I guess you could say my mom is something of a name fanatic. She picked out my name when she was still a little girl, after seeing it in one of her aunt’s movie magazines. Soon after that, she modified her own name, one she points out, that is shared by at least a million other girls born in the late 1940’s through the mid-1960’s; Linda. She tried to get people to call her Lynn but public school teachers seemed determined to use the name on her records. Only after the fresh start of college did she try again, spelling it ‘Lin,’ and that time it took.
So when she learned I was expecting, it didn’t take my mother long to began wondering what her grandchild-to-be should call her. In our family, grandparenting names are pretty personal. My maternal great-grandparents called themselves “Gramma and Gran.” Another set were “Mamaw and Pampaw.” My own grandmother (the person who stuck my mom with ‘Linda’) was certainly old enough to be a grandmother when I came along. But she rejected all the more standard grandmother names and elected to be called “Mutti” (a German version of ‘Mom.’ She’s now in her late 80’s and is known as Mutti not just to her eight grandchildren, but also to our spouses, friends, and now several great-grands as well.
Because she was aware that the name she picked was likely to stay with her for the rest of her life, my mom was determined to choose one that made her happy. It needed to suit her personality, not be super-common, and sound good coming not just from a toddler but also from a teenager.

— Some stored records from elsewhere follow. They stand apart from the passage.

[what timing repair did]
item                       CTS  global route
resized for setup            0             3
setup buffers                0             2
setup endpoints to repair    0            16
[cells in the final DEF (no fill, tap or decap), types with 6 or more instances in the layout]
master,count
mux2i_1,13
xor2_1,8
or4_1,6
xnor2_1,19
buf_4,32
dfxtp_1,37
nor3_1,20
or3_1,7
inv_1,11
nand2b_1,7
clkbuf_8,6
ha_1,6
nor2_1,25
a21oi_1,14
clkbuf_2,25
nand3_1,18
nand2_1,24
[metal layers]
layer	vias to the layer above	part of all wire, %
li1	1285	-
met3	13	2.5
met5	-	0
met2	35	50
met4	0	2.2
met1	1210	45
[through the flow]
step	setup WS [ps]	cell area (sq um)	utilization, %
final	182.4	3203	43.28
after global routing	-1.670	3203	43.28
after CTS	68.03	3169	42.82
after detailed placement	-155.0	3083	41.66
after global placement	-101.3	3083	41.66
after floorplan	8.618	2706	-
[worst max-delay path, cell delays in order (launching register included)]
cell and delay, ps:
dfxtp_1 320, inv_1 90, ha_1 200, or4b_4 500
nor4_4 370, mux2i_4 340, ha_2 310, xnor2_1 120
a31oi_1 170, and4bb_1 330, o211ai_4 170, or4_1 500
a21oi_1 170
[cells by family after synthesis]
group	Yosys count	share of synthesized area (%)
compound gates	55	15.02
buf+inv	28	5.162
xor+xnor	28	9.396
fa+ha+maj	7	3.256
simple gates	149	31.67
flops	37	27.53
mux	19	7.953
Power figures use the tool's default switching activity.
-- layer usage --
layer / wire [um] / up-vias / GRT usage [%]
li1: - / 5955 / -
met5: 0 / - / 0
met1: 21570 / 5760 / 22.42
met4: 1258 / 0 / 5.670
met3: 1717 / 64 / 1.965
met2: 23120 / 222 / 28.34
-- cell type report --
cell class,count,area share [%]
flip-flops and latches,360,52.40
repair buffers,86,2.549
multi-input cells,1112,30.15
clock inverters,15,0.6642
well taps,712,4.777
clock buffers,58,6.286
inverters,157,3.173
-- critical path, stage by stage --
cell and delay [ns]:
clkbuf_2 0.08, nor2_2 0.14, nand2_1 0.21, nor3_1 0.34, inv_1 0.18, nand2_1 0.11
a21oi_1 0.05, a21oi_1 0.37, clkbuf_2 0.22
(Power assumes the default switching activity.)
File: config.mk
export PLATFORM = sky130hd
export DESIGN_NAME = pulse_ctrl_reg
export DESIGN_NICKNAME = d
export VERILOG_FILES = /design/src/rtl/pulse_ctrl_pkg.sv /design/src/rtl/cmd_edge_det.sv /design/src/rtl/jk_ctrl_bank.sv /design/src/rtl/req_line.sv /design/src/rtl/pulse_ctrl_reg.sv
export SDC_FILE = /design/constraint.sdc
export NUM_CORES = 1
export LEC_CHECK = 0
export BUFFER_PORTS_ARGS = -buffer_cell sky130_fd_sc_hd__buf_2
export CORE_MARGIN = 2
export CORE_UTILIZATION = 50
export DETAILED_ROUTE_END_ITERATION = 6
export GPL_ROUTABILITY_DRIVEN = 0
export PLACE_DENSITY = 0.85
export SYNTH_ARGS = -nofsm -noshare
export SYNTH_HDL_FRONTEND = slang
export SYNTH_SLANG_ARGS = --single-unit
File: constraint.sdc
create_clock -name clk -period 1.77 [get_ports clk]
set_clock_uncertainty 0.2 [all_clocks]
set_input_delay 0.0885 -clock clk [delete_from_list [all_inputs] [get_ports clk]]
set_output_delay 0.0885 -clock clk [all_outputs]
set_load 0.01 [all_outputs]
File: src/rtl/pulse_ctrl_pkg.sv
package pulse_ctrl_pkg;

  typedef enum logic [1:0] {
    LN_IDLE = 2'd0,
    LN_HIGH = 2'd1,
    LN_GAP  = 2'd2
  } line_state_e;

  // Next value of a JK element given set (j) and clear (k) edges.
  function automatic logic jk_step(input logic q, input logic j, input logic k);
    logic r;
    case ({j, k})
      2'b10:   r = 1'b1;
      2'b01:   r = 1'b0;
      2'b11:   r = ~q;
      default: r = q;
    endcase
    return r;
  endfunction

endpackage

File: src/rtl/cmd_edge_det.sv
module cmd_edge_det #(
  parameter int W = 32
) (
  input  logic         clk,
  input  logic         rst,
  input  logic [W-1:0] cmd_i,
  output logic [W-1:0] rise_o
);
  logic [W-1:0] prev_q;

  always_ff @(posedge clk) begin
    if (rst) prev_q <= '0;
    else     prev_q <= cmd_i;
  end

  assign rise_o = rst ? '0 : (cmd_i & ~prev_q);
endmodule

File: src/rtl/jk_ctrl_bank.sv
module jk_ctrl_bank
  import pulse_ctrl_pkg::*;
#(
  parameter int N = 16
) (
  input  logic           clk,
  input  logic           rst,
  input  logic [2*N-1:0] rise_i,
  output logic [N-1:0]   set_hit_o,
  output logic [N-1:0]   clr_hit_o,
  output logic [N-1:0]   ctrl_o
);
  logic [N-1:0] q_r;
  logic [N-1:0] q_n;

  for (genvar g = 0; g < N; g++) begin : g_pair
    assign set_hit_o[g] = rise_i[2*g];
    assign clr_hit_o[g] = rise_i[2*g+1];
    assign q_n[g]       = jk_step(q_r[g], set_hit_o[g], clr_hit_o[g]);
  end

  always_ff @(posedge clk) begin
    if (rst) q_r <= '0;
    else     q_r <= q_n;
  end

  assign ctrl_o = q_r;
endmodule

File: src/rtl/req_line.sv
module req_line
  import pulse_ctrl_pkg::*;
#(
  parameter int GAP_CYC = 1
) (
  input  logic clk,
  input  logic rst,
  input  logic evt_i,
  input  logic ack_i,
  output logic req_o
);
  localparam int CW = (GAP_CYC < 2) ? 1 : $clog2(GAP_CYC);

  line_state_e state_q, state_n;
  logic          pend_q, pend_n;
  logic [CW-1:0] cnt_q, cnt_n;
  logic          want;
  logic          gap_last;

  assign want     = evt_i | pend_q;
  assign gap_last = (cnt_q == CW'(GAP_CYC - 1));

  always_comb begin
    state_n = state_q;
    pend_n  = pend_q | evt_i;
    cnt_n   = cnt_q;
    case (state_q)
      LN_IDLE: begin
        if (want) begin
          state_n = LN_HIGH;
          pend_n  = 1'b0;
        end
      end
      LN_HIGH: begin
        if (ack_i) begin
          state_n = LN_GAP;
          cnt_n   = '0;
        end
      end
      LN_GAP: begin
        if (gap_last) begin
          if (want) begin
            state_n = LN_HIGH;
            pend_n  = 1'b0;
          end else begin
            state_n = LN_IDLE;
          end
        end else begin
          cnt_n = cnt_q + CW'(1);
        end
      end
      default: state_n = LN_IDLE;
    endcase
  end

  always_ff @(posedge clk) begin
    if (rst) begin
      state_q <= LN_IDLE;
      pend_q  <= 1'b0;
      cnt_q   <= '0;
    end else begin
      state_q <= state_n;
      pend_q  <= pend_n;
      cnt_q   <= cnt_n;
    end
  end

  assign req_o = (state_q == LN_HIGH);
endmodule

File: src/rtl/pulse_ctrl_reg.sv
module pulse_ctrl_reg #(
  parameter int NUM_CTRL = 16,
  parameter int STAT_W   = 32,
  parameter int GAP_CYC  = 1
) (
  input  logic                  clk,
  input  logic                  rst,
  input  logic [2*NUM_CTRL-1:0] cmd_i,
  output logic [STAT_W-1:0]     status_o,
  output logic [NUM_CTRL-1:0]   ctrl_o,
  input  logic                  fast_evt_i,
  input  logic                  std_evt_i,
  input  logic                  fast_ack_i,
  input  logic                  std_ack_i,
  output logic                  fast_req_o,
  output logic                  std_req_o
);
  localparam int CMD_W = 2 * NUM_CTRL;
  localparam int PAD_W = STAT_W - NUM_CTRL;
  localparam int N_LN  = 2;

  logic [CMD_W-1:0]    cmd_rise;
  logic [NUM_CTRL-1:0] set_hit;
  logic [NUM_CTRL-1:0] clr_hit;
  logic [N_LN-1:0]     ln_evt, ln_ack, ln_req;

  cmd_edge_det #(.W(CMD_W)) u_edge (
    .clk    (clk),
    .rst    (rst),
    .cmd_i  (cmd_i),
    .rise_o (cmd_rise)
  );

  jk_ctrl_bank #(.N(NUM_CTRL)) u_bank (
    .clk       (clk),
    .rst       (rst),
    .rise_i    (cmd_rise),
    .set_hit_o (set_hit),
    .clr_hit_o (clr_hit),
    .ctrl_o    (ctrl_o)
  );

  if (PAD_W > 0) begin : g_pad
    assign status_o = {{PAD_W{1'b0}}, ctrl_o};
  end else begin : g_nopad
    assign status_o = ctrl_o[STAT_W-1:0];
  end

  assign ln_evt = {std_evt_i, fast_evt_i};
  assign ln_ack = {std_ack_i, fast_ack_i};

  for (genvar l = 0; l < N_LN; l++) begin : g_line
    req_line #(.GAP_CYC(GAP_CYC)) u_line (
      .clk   (clk),
      .rst   (rst),
      .evt_i (ln_evt[l]),
      .ack_i (ln_ack[l]),
      .req_o (ln_req[l])
    );
  end

  assign fast_req_o = ln_req[0];
  assign std_req_o  = ln_req[1];
endmodule

-- After elaboration in Yosys (flattened, before gate mapping)
Index checks and enable logic that the tools add are counted.
- add/subtract/negate cells: 2
- eq/ne operators: 58
- mux-type cells: 37
- bitwise operators: 20
- reduce and logical (&&, ||, !) cells: 24
- operator list (cell ; count):
    2-bit equality test, second input constant ; 34
    1-bit case mux with 3 select lines ; 16
    3-bit nonzero test ; 16
    2-bit by 1-bit equality test with 1-bit output, second input constant ; 18
    32-bit bitwise AND ; 1
    32-bit 2-to-1 mux ; 1
    32-bit inverter ; 1
    1-bit inverter ; 16
    2-bit 2-to-1 mux ; 6
    2-bit case mux with 3 select lines ; 2
    1-bit 2-to-1 mux ; 8
    2-bit != test, second input constant ; 4
    1-bit case mux with 2 select lines ; 4
    3-bit AND reduction ; 2
    2-bit zero test ; 2
    2-bit by 1-bit != test with 1-bit output, second input constant ; 2
    2-bit AND reduction ; 2
    2-bit nonzero test ; 2
    1-bit adder, second input constant ; 2
    1-bit OR ; 2
- register bits after elaboration: 56
- input port bits: 38
- output and inout port bits: 50
- word-level logic and storage cells: 164

-- Longest topological paths before layout
- depth after elaboration: 5
- mapped depth: 3
- mapped depth without buffers: 2

-- Modules after synthesis
Synthesis repeated with hierarchy kept, for this count alone.
- cell total of the unflattened synthesis: 238
- area, all modules: 2591.2 um^2
- by module, submodules not included (module ; times used ; cells an instance ; area an instance (um^2) ; sequential area each (um^2)):
    cmd_edge_det ; 1 ; 103 ; 1307.5 ; 640.6
    jk_ctrl_bank ; 1 ; 84 ; 819.5 ; 320.3
    pulse_ctrl_reg ; 1 ; 33 ; 244.0 ; 0.0
    req_line ; 2 ; 9 ; 110.1 ; 60.1

-- Worst setup path before layout
Ideal clock, no wire load.
- kind: register -> register
- from: reg g_line[0].u_line.state_q[1]
- to: reg g_line[0].u_line.state_q[0]
- library setup time: 87 ps
- arrival time: 858 ps
- required time: 1483 ps
- path slack: 625 ps
- stages on the path, launching flop included: 3
- path buffers: 0
- period minus slack after synthesis: 1145 ps
- cells stage by stage: dfxtp_1 or4b_1 o31ai_1
- word-level cells in the longest chain between the ends: 3
- elaborated cells on any way between the ends: 8
- classes of those cells: eq/ne (5); mux (1); reduce/logical (2)
- ends and longest elaborated chain (what ; RTL line ; source):
    from (decl) ; req_line.sv:14 ; line_state_e state_q, state_n;
    from (signal assigned) ; req_line.sv:62 ; state_q <= state_n;
    2-bit equality test (tied with other cells) ; req_line.sv:27 ; case (state_q)
    2-bit != test (no line) or 2-bit by 1-bit != test with 1-bit output (tied branches) ; -- ;
    3-bit AND reduction (no line) ; -- ;
Parallel ways exist; a longest one is shown, timed or not.
A chain may end at the register's enable or synchronous reset.

-- Final worst setup path
- from: in fast_ack_i
- to: reg g_line[0].u_line.state_q[0]
- word-level cells in the longest chain between the ends: 2
- ends and longest elaborated chain (what ; RTL line ; source):
    from (decl) ; pulse_ctrl_reg.sv:13 ; input logic fast_ack_i,
    2-bit != test (no line) ; -- ;
    3-bit AND reduction (no line) ; -- ;
Every way passes these cells.

==> reports/metrics.yaml <==
hold_class: "in2reg"
final_max_slew_viol_count: 0
ys_warn_count: 0
clk_pin_slew_ns: 0.08
post-dp-hpwl_um: 2300
final.setup.tns_ns: 0
ir_worst_vdd_v: 0.0006061
leakage_nw: 1.345
cts_tree: "built"
antenna_found_initial: 0
status: "finished clean"
post-route-period-util_pct: 72.77
fin_cells: 345
cts_buffer_depth: 2
cts_setup_buffers: 0
crit_required_ns: 1.78
die_height_um: 68.28
synth_cell_types: 19
die_x_um: 68.28
antennaDiodeCount: 0
syn_area_per_cell_sq_um: 10.28
power.density_nw_per_um2: 860.4
drt_iter0_markers: 23
root_buffer: "clkbuf_8"
p_int_mw: 1.808
critPathMaxFanout: 2
switching_power_mw: 0.5498
drtAntennaViolNets: 0
period_needed_ns: 1.288
drc: 0
hold_violations: 0
wl_per_cell_um: 10.58
grt_pass1_wl_um: 5996
cts_buffers: 5
startpoint_type: "input pin"
cts_resized: 0
ys_ff_latch: 54
endpoint_kind: "flop"
grt_overflow: 0
switching_share_pct: 23.32
io_pins: 88
design.core.area_sq_um: 4000
worst-setup-path-type: "in2reg"
rsz0062_at_grt: "false"
arrival_ns: 1.30
setup_violations: 0
start_util_pct: 51.64
wl_um: 3649
maxCapViolCount: 0
dieArea_sq_um: 4661
grt_start_max_net_pins: 32
areaGrowthSynthToFinish_pct: 32.65
final_layout_size_suffix_gt1_share_pct: 27.12
p_seq_share_pct: 56.6
viasPerCell: 4.397
grt_usage_pct: 17.15
worstSkewPairLatency_ns: 0.29
h-tree-depth: 2
clock_power_share_pct: 28.4
fp-row-count: 23
first_pass_iters: 3
power_frac_comb_pct: 15.1
num_vias: 1517
cts.sinks: 54
post-place-cells: 301
grt_pass1_vias: 1465
seq_area_frac_synth_pct: 52.33
syn_area_sq_um: 2066
synthCells: 201
fmax_mhz: 776.4
nets: 332
numPortBuffers: 71
per-layer routing:
layer	vias to the layer above	routed length [um]	global-route usage, %
met3	4	221	4.112
li1	785	-	-
met1	671	1608	18.28
met4	0	39	6.000
met2	57	1779	32.52
met5	-	0	0
Yosys cell counts:
cell | count | area share [%]
a211oi_1 | 11 | 4.0
a22o_1 | 5 | 2.1
and2b_1 | 8 | 2.9
and3b_1 | 11 | 4.7
buf_1 | 1 | 0.18
buf_2 | 2 | 0.48
buf_4 | 32 | 12
clkbuf_1 | 2 | 0.36
clkbuf_2 | 1 | 0.24
conb_1 | 1 | 0.18
dfxtp_1 | 54 | 52
inv_1 | 11 | 2.0
nand2b_1 | 16 | 4.8
nor2_1 | 7 | 1.3
nor2b_1 | 31 | 9.4
nor3b_1 | 2 | 0.73
nor4bb_1 | 2 | 0.97
o31ai_1 | 2 | 0.73
or4b_1 | 2 | 0.97
stage by stage:
| stage | hold WS (ns) | power, mW | worst slack, ns | cell area [sq um] | utilization, % |
|---|---|---|---|---|---|
| final | 0.04496 | 2.358 | 0.4820 | 2740 | 68.50 |
| after global routing | 0.08043 | 2.485 | 0.4338 | 2740 | 68.50 |
| after CTS | 0.05368 | 2.387 | 0.4780 | 2740 | 68.50 |
| after detailed placement | 0.1183 | 1.656 | 0.4600 | 2288 | 57.21 |
| after global placement | 0.1127 | 1.645 | 0.5008 | 2288 | 57.21 |
| after floorplan | 0.01668 | 1.591 | 0.6254 | 2122 | - |
cell families after synthesis:
logic type / Yosys count / synth area share, %
buffers and inverters: 49 / 14.90
AOI/OAI and AO/OA: 18 / 6.844
DFF: 54 / 52.33
and+or+nand+nor: 79 / 25.74
other: 1 / 0.1815
**config.mk**
```make
export PLATFORM = sky130hd
export DESIGN_NAME = mem_busy_monitor
export DESIGN_NICKNAME = d
export VERILOG_FILES = /design/src/rtl/mbm_pkg.sv /design/src/rtl/mbm_regs.sv /design/src/rtl/mbm_ctrl_fsm.sv /design/src/rtl/mbm_sat_counter.sv /design/src/rtl/mbm_idle_calc.sv /design/src/rtl/mem_busy_monitor.sv
export SDC_FILE = /design/constraint.sdc
export NUM_CORES = 1
export LEC_CHECK = 0
export BUFFER_PORTS_ARGS = -buffer_cell sky130_fd_sc_hd__clkbuf_2
export CORE_MARGIN = 2
export CORE_UTILIZATION = 35
export DETAILED_ROUTE_END_ITERATION = 10
export SYNTH_ARGS = -nofsm -noshare
export SYNTH_HDL_FRONTEND = slang
export SYNTH_SLANG_ARGS = --single-unit
```
**constraint.sdc**
```tcl
create_clock -name clk -period 4.7 [get_ports clk]
set_input_delay 0.47 -clock clk [delete_from_list [all_inputs] [get_ports clk]]
set_output_delay 0.47 -clock clk [all_outputs]
set_load 0.05 [all_outputs]
```
### src/rtl/adc_seq_pkg.sv
package adc_seq_pkg;
    typedef enum logic [1:0] {
        PH_IDLE = 2'd0,
        PH_SAMP = 2'd1,
        PH_CONV = 2'd2
    } sar_phase_e;

    localparam logic [1:0] ADDR_CTRL = 2'd0;
    localparam logic [1:0] ADDR_CHAN = 2'd1;
    localparam logic [1:0] ADDR_RES  = 2'd2;
    localparam logic [1:0] ADDR_RESH = 2'd3;

    localparam int CTRL_EN_BIT = 1;
    localparam int CTRL_GO_BIT = 0;
endpackage

### src/rtl/adc_seq_sar.sv
module adc_seq_sar
    import adc_seq_pkg::*;
#(
    parameter int RES_W = 10
) (
    input  logic             clk,
    input  logic             rst_n,
    input  logic             begin_i,
    input  logic             abort_i,
    input  logic             cmp_i,
    output logic             busy_o,
    output logic             sample_o,
    output logic [RES_W-1:0] dac_o,
    output logic             done_o,
    output logic [RES_W-1:0] result_o
);
    localparam int IDX_W = (RES_W > 1) ? $clog2(RES_W) : 1;
    localparam logic [IDX_W-1:0] TOP_IDX = IDX_W'(RES_W - 1);

    typedef struct packed {
        sar_phase_e       ph;
        logic [IDX_W-1:0] idx;
        logic [RES_W-1:0] work;
    } sar_t;

    sar_t s_d, s_q;
    logic [RES_W-1:0] trial;

    always_comb begin
        trial  = s_q.work | (RES_W'(1) << s_q.idx);
        s_d    = s_q;
        done_o = 1'b0;
        case (s_q.ph)
            PH_IDLE: if (begin_i) s_d.ph = PH_SAMP;
            PH_SAMP: begin
                s_d.ph   = PH_CONV;
                s_d.idx  = TOP_IDX;
                s_d.work = '0;
            end
            PH_CONV: begin
                if (cmp_i) s_d.work = trial;
                if (s_q.idx == '0) begin
                    s_d.ph = PH_IDLE;
                    done_o = 1'b1;
                end else begin
                    s_d.idx = s_q.idx - 1'b1;
                end
            end
            default: s_d.ph = PH_IDLE;
        endcase
        if (abort_i) begin
            s_d.ph = PH_IDLE;
            done_o = 1'b0;
        end
    end

    always_ff @(posedge clk or negedge rst_n) begin
        if (!rst_n) begin
            s_q <= '{ph: PH_IDLE, idx: '0, work: '0};
        end else begin
            s_q <= s_d;
        end
    end

    assign busy_o   = (s_q.ph != PH_IDLE);
    assign sample_o = (s_q.ph == PH_SAMP);
    assign dac_o    = (s_q.ph == PH_CONV) ? trial : '0;
    assign result_o = cmp_i ? trial : s_q.work;

    // the sample cycle leads into the MSB trial
    assert_samp_to_msb_R3: assert property (@(posedge clk) disable iff (!rst_n)
        (s_q.ph == PH_SAMP && !abort_i) |=> (s_q.ph == PH_CONV && dac_o == (RES_W'(1) << TOP_IDX)));

    // no bits below the current trial position are set in the DAC code
    assert_dac_low_clear_R3: assert property (@(posedge clk) disable iff (!rst_n)
        (s_q.ph == PH_CONV) |-> ((dac_o & ((RES_W'(1) << s_q.idx) - RES_W'(1))) == '0));

    // a decision cycle that is not the last continues converting
    assert_conv_continues_R4: assert property (@(posedge clk) disable iff (!rst_n)
        (s_q.ph == PH_CONV && s_q.idx != '0 && !abort_i) |=> (s_q.ph == PH_CONV));
endmodule

### src/rtl/adc_seq_ctl.sv
module adc_seq_ctl #(
    parameter int RES_W = 10,
    parameter int CH_W  = 3
) (
    input  logic             clk,
    input  logic             rst_n,
    input  logic             wr_ctrl_i,
    input  logic             wr_chan_i,
    input  logic             en_i,
    input  logic             go_i,
    input  logic [CH_W-1:0]  chan_i,
    input  logic             sar_done_i,
    input  logic [RES_W-1:0] sar_result_i,
    output logic             enable_o,
    output logic             start_o,
    output logic [CH_W-1:0]  chan_o,
    output logic [CH_W-1:0]  chan_lat_o,
    output logic [RES_W-1:0] result_o,
    output logic             irq_o,
    output logic             begin_o,
    output logic             abort_o
);
    typedef struct packed {
        logic             en;
        logic             go;
        logic [CH_W-1:0]  chan;
        logic [CH_W-1:0]  chan_lat;
        logic [RES_W-1:0] result;
        logic             irq;
    } ctl_t;

    ctl_t c_d, c_q;
    logic go_new;

    always_comb begin
        go_new  = en_i & go_i & c_q.en;
        begin_o = wr_ctrl_i & go_new & ~c_q.go;
        abort_o = wr_ctrl_i & c_q.go & ~go_new;

        c_d     = c_q;
        c_d.irq = 1'b0;
        if (wr_ctrl_i) begin
            c_d.en = en_i;
            c_d.go = go_new;
        end
        if (wr_chan_i) c_d.chan = chan_i;
        if (begin_o)   c_d.chan_lat = c_q.chan;
        if (sar_done_i) begin
            c_d.go     = 1'b0;
            c_d.result = sar_result_i;
            c_d.irq    = 1'b1;
        end
    end

    always_ff @(posedge clk or negedge rst_n) begin
        if (!rst_n) begin
            c_q <= '0;
        end else begin
            c_q <= c_d;
        end
    end

    assign enable_o   = c_q.en;
    assign start_o    = c_q.go;
    assign chan_o     = c_q.chan;
    assign chan_lat_o = c_q.chan_lat;
    assign result_o   = c_q.result;
    assign irq_o      = c_q.irq;

    // start is never held without enable
    assert_go_needs_en_R8: assert property (@(posedge clk) disable iff (!rst_n)
        c_q.go |-> c_q.en);

    // the interrupt is a single-cycle pulse
    assert_irq_single_R4: assert property (@(posedge clk) disable iff (!rst_n)
        c_q.irq |=> !c_q.irq);

    // start is already clear while the interrupt is shown
    assert_irq_go_clear_R5: assert property (@(posedge clk) disable iff (!rst_n)
        c_q.irq |-> !c_q.go);

    // the result changes only together with a completion
    assert_result_hold_R10: assert property (@(posedge clk) disable iff (!rst_n)
        1'b1 |=> (c_q.irq || $stable(c_q.result)));

    // the latched channel is frozen while a conversion runs
    assert_chan_frozen_R9: assert property (@(posedge clk) disable iff (!rst_n)
        c_q.go |=> (!c_q.go || $stable(c_q.chan_lat)));
endmodule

We both began paying attention to what other grandparents were calling themselves, jotting down various options to try them out. I discovered how inventive people in my parent’s generation are when it comes to their grandparenting names.
I’ll admit that I hoped Mom wouldn’t come up with anything too off-the-wall. I kind of cringed at the thought of her being a Bubbles, or Glamma. There are so many options for variations along more traditional lines, like Nanna, Gram or MeMo. Or she could have picked a name from another culture, like Oma, which is German, or Abbi, short for Abuelita, Spanish for grandmother. Noni, Peaches, Sonoma, G-Ma, MoMo, and Grindi, are just a few of the more unusual names we ended up collecting. My mom’s cousin is a professional nanny caring for a set of twins whose grandparents call themselves Rocky and Kitty. My cousin’s in-laws go by Bubba and Bama. One of Mom’s friends confessed that she hoped that if she ever had grandchildren, she’d ask them to call her Granzilla! Luckily, in the end, Mom decided upon using Mimi as her grandmother name. My dad was not that picky, so when I suggested he be ‘Popi’, he was happy to go along with that.